== Segment start ==

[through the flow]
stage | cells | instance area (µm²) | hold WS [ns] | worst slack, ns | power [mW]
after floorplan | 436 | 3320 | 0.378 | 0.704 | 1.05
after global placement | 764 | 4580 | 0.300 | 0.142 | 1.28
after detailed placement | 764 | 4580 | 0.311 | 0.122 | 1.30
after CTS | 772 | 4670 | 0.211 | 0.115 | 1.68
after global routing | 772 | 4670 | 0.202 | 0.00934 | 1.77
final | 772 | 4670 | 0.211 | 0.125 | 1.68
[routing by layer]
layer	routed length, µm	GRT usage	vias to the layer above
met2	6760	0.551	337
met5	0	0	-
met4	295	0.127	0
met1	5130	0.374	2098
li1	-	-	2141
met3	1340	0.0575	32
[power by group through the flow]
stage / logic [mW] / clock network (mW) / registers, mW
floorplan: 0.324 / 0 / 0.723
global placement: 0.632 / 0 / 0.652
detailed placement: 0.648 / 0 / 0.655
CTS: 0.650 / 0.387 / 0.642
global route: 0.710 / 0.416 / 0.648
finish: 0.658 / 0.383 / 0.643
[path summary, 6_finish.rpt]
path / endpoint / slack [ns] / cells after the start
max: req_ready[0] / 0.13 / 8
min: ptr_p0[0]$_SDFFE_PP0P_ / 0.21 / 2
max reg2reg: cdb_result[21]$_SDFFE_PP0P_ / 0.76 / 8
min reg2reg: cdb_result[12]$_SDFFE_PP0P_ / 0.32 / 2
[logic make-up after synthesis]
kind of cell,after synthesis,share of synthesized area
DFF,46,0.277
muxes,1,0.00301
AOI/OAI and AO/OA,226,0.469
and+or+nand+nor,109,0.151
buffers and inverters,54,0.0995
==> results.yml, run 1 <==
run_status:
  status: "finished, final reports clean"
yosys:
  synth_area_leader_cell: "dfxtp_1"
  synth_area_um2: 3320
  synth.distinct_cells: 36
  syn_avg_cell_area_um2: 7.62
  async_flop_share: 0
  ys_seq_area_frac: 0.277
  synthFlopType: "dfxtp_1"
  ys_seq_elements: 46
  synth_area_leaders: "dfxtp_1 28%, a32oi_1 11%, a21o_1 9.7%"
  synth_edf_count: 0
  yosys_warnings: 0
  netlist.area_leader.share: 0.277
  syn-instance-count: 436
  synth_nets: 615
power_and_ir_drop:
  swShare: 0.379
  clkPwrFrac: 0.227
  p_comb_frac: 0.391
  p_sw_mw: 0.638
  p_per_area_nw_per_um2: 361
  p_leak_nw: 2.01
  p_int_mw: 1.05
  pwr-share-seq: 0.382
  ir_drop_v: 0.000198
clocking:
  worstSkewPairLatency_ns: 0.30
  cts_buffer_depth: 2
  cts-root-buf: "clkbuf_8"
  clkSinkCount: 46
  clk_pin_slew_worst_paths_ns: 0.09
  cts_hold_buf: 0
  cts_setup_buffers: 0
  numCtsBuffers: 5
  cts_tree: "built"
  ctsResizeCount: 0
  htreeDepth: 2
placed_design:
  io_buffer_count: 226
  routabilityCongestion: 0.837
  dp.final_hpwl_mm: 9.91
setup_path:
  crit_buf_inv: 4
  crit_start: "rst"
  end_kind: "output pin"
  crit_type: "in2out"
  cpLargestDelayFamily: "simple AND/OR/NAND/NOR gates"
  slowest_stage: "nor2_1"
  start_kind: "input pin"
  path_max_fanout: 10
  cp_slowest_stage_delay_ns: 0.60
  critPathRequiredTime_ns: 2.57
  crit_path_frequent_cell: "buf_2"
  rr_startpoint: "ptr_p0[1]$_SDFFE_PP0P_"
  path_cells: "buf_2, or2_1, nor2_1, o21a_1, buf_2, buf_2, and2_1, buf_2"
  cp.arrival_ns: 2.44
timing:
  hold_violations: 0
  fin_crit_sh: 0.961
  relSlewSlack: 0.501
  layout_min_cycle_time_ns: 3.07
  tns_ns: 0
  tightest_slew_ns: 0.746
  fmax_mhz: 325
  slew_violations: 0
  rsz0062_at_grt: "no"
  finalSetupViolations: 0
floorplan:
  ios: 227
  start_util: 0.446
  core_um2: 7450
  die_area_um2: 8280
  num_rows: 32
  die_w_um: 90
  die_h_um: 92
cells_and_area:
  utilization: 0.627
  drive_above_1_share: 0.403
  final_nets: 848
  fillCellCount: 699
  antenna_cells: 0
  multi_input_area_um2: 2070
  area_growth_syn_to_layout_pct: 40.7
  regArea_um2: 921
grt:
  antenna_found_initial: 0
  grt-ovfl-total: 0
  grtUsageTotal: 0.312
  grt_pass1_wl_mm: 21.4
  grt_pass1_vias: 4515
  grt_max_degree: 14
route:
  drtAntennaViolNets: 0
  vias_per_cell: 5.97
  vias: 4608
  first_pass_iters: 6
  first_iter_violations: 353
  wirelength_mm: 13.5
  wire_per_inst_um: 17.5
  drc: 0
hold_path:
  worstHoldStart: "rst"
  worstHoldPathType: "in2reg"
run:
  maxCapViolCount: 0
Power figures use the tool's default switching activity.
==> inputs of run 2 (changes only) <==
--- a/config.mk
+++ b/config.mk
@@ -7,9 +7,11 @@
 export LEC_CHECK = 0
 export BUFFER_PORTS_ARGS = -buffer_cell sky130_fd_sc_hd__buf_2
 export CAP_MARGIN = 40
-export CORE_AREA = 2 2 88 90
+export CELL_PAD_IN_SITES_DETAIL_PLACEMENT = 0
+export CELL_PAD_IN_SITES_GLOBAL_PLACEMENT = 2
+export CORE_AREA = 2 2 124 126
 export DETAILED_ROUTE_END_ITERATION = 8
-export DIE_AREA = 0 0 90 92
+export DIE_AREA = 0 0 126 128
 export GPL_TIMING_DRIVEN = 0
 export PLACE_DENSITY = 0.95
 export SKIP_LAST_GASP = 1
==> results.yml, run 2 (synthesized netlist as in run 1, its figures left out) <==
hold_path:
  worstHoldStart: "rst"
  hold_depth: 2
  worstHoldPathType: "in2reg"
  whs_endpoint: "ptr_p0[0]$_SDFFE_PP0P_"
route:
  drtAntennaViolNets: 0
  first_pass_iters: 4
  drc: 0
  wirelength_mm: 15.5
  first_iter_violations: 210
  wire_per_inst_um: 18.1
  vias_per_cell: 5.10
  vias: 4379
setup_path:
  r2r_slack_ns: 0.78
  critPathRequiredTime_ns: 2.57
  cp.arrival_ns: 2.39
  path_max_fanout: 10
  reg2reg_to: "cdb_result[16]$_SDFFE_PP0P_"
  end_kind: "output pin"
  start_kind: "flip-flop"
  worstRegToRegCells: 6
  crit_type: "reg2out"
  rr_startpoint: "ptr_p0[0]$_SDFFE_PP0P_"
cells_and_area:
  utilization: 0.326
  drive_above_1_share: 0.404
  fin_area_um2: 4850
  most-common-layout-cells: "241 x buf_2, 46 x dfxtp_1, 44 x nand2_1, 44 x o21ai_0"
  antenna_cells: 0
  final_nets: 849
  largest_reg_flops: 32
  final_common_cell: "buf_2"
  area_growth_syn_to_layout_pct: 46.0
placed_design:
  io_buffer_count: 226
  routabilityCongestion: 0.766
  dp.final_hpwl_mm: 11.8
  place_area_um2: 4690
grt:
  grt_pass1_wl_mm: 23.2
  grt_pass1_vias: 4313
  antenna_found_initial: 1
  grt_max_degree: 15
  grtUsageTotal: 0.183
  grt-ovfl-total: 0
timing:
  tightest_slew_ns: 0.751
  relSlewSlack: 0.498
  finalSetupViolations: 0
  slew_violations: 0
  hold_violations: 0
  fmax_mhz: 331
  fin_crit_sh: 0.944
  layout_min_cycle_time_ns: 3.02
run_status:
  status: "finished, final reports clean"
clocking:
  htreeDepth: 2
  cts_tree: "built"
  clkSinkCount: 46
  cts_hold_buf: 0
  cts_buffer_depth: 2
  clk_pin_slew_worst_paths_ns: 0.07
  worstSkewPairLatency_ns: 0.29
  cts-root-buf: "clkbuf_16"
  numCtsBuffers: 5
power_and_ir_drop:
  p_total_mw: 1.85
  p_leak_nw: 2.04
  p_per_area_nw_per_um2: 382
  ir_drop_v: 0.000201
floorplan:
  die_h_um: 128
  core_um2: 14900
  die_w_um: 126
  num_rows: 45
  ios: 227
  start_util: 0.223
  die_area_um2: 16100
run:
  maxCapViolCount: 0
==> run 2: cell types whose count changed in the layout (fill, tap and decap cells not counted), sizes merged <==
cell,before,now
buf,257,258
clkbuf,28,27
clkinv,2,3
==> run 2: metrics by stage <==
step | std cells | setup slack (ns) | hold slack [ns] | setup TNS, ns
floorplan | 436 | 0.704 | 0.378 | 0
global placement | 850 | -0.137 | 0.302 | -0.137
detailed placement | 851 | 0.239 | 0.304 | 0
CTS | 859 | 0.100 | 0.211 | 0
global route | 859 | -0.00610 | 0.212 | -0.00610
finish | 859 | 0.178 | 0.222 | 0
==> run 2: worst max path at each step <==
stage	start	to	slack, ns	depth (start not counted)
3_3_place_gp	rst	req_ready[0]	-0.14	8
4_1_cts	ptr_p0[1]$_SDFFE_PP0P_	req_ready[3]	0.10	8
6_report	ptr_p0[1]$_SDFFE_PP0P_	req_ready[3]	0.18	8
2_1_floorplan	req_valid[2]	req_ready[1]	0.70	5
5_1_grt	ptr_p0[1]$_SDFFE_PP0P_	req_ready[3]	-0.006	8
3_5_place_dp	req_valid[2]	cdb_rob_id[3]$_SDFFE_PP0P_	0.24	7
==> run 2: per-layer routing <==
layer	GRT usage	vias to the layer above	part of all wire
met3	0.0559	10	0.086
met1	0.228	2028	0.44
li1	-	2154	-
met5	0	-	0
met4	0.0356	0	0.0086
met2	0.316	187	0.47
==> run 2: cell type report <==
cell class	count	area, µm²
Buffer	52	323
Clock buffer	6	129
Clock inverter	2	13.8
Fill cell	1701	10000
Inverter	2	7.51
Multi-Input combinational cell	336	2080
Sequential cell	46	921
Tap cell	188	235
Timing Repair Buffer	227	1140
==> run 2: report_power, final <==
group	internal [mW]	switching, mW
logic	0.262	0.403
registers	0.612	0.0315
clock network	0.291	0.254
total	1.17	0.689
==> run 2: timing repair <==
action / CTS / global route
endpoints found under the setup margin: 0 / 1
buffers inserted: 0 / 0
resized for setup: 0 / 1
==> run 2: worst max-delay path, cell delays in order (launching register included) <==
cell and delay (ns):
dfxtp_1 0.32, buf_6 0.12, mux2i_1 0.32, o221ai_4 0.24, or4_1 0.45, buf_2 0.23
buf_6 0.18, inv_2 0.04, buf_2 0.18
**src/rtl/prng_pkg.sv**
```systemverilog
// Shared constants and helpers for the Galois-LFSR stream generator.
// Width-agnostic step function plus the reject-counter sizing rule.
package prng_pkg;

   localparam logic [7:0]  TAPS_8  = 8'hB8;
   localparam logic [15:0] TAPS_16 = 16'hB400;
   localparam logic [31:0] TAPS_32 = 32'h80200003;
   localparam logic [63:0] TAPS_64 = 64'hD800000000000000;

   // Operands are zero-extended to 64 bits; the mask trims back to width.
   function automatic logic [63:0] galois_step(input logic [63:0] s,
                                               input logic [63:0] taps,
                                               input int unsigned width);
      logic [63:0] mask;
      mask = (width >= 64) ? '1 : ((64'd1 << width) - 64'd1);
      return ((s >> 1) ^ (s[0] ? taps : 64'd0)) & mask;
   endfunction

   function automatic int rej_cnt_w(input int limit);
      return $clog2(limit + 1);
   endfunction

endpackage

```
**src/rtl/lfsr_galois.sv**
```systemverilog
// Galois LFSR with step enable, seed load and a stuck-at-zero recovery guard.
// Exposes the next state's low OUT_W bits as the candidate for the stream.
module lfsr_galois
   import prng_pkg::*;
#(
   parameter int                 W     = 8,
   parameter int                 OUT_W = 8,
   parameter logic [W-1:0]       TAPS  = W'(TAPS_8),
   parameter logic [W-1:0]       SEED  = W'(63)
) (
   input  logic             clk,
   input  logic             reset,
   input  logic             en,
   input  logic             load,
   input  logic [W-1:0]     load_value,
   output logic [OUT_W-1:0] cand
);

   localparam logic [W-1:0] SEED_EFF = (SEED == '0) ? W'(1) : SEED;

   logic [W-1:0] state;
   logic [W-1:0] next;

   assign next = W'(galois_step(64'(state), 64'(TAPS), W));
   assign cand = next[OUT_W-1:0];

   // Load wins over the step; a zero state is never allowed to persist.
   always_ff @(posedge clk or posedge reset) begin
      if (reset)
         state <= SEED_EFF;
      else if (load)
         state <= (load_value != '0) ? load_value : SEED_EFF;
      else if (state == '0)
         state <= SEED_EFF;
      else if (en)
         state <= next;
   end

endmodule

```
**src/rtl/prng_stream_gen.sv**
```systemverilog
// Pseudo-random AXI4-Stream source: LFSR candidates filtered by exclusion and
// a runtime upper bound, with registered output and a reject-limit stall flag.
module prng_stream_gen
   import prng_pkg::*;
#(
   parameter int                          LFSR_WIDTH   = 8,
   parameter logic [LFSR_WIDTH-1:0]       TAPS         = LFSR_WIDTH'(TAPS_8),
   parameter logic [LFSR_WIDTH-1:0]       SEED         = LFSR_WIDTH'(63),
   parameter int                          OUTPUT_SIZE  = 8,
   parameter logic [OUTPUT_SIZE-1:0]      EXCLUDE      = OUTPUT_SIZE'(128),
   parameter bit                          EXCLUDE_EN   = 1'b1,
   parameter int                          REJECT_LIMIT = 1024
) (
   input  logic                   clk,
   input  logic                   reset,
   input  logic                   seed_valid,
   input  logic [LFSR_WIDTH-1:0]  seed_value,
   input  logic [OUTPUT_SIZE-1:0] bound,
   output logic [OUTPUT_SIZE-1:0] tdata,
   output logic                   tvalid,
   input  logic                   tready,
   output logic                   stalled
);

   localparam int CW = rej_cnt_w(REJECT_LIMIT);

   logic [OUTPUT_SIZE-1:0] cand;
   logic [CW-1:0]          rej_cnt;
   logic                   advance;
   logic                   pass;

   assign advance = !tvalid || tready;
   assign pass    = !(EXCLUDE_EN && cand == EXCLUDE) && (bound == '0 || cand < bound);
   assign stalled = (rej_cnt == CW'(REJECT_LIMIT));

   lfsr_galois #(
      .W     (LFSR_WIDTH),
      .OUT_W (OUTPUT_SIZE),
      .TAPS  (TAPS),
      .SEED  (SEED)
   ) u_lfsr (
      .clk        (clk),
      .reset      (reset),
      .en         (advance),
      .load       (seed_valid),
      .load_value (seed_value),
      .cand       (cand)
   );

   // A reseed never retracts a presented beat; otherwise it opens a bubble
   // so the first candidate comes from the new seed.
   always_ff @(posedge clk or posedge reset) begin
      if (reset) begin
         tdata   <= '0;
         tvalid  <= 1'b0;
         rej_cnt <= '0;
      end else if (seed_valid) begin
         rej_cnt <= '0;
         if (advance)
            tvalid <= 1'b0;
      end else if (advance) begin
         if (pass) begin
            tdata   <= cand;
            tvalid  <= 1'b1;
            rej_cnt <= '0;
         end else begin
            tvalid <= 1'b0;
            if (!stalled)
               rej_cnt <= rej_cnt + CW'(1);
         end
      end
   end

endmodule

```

== Segment end ==

**EXERCISE DESCRIPTION**
Please restate the records word for word. Go from the first line to the line with "cts_setup_buffers: 0" and include both.

**THE COMPLETED TASK**
[through the flow]
stage | cells | instance area (µm²) | hold WS [ns] | worst slack, ns | power [mW]
after floorplan | 436 | 3320 | 0.378 | 0.704 | 1.05
after global placement | 764 | 4580 | 0.300 | 0.142 | 1.28
after detailed placement | 764 | 4580 | 0.311 | 0.122 | 1.30
after CTS | 772 | 4670 | 0.211 | 0.115 | 1.68
after global routing | 772 | 4670 | 0.202 | 0.00934 | 1.77
final | 772 | 4670 | 0.211 | 0.125 | 1.68
[routing by layer]
layer	routed length, µm	GRT usage	vias to the layer above
met2	6760	0.551	337
met5	0	0	-
met4	295	0.127	0
met1	5130	0.374	2098
li1	-	-	2141
met3	1340	0.0575	32
[power by group through the flow]
stage / logic [mW] / clock network (mW) / registers, mW
floorplan: 0.324 / 0 / 0.723
global placement: 0.632 / 0 / 0.652
detailed placement: 0.648 / 0 / 0.655
CTS: 0.650 / 0.387 / 0.642
global route: 0.710 / 0.416 / 0.648
finish: 0.658 / 0.383 / 0.643
[path summary, 6_finish.rpt]
path / endpoint / slack [ns] / cells after the start
max: req_ready[0] / 0.13 / 8
min: ptr_p0[0]$_SDFFE_PP0P_ / 0.21 / 2
max reg2reg: cdb_result[21]$_SDFFE_PP0P_ / 0.76 / 8
min reg2reg: cdb_result[12]$_SDFFE_PP0P_ / 0.32 / 2
[logic make-up after synthesis]
kind of cell,after synthesis,share of synthesized area
DFF,46,0.277
muxes,1,0.00301
AOI/OAI and AO/OA,226,0.469
and+or+nand+nor,109,0.151
buffers and inverters,54,0.0995
==> results.yml, run 1 <==
run_status:
  status: "finished, final reports clean"
yosys:
  synth_area_leader_cell: "dfxtp_1"
  synth_area_um2: 3320
  synth.distinct_cells: 36
  syn_avg_cell_area_um2: 7.62
  async_flop_share: 0
  ys_seq_area_frac: 0.277
  synthFlopType: "dfxtp_1"
  ys_seq_elements: 46
  synth_area_leaders: "dfxtp_1 28%, a32oi_1 11%, a21o_1 9.7%"
  synth_edf_count: 0
  yosys_warnings: 0
  netlist.area_leader.share: 0.277
  syn-instance-count: 436
  synth_nets: 615
power_and_ir_drop:
  swShare: 0.379
  clkPwrFrac: 0.227
  p_comb_frac: 0.391
  p_sw_mw: 0.638
  p_per_area_nw_per_um2: 361
  p_leak_nw: 2.01
  p_int_mw: 1.05
  pwr-share-seq: 0.382
  ir_drop_v: 0.000198
clocking:
  worstSkewPairLatency_ns: 0.30
  cts_buffer_depth: 2
  cts-root-buf: "clkbuf_8"
  clkSinkCount: 46
  clk_pin_slew_worst_paths_ns: 0.09
  cts_hold_buf: 0
  cts_setup_buffers: 0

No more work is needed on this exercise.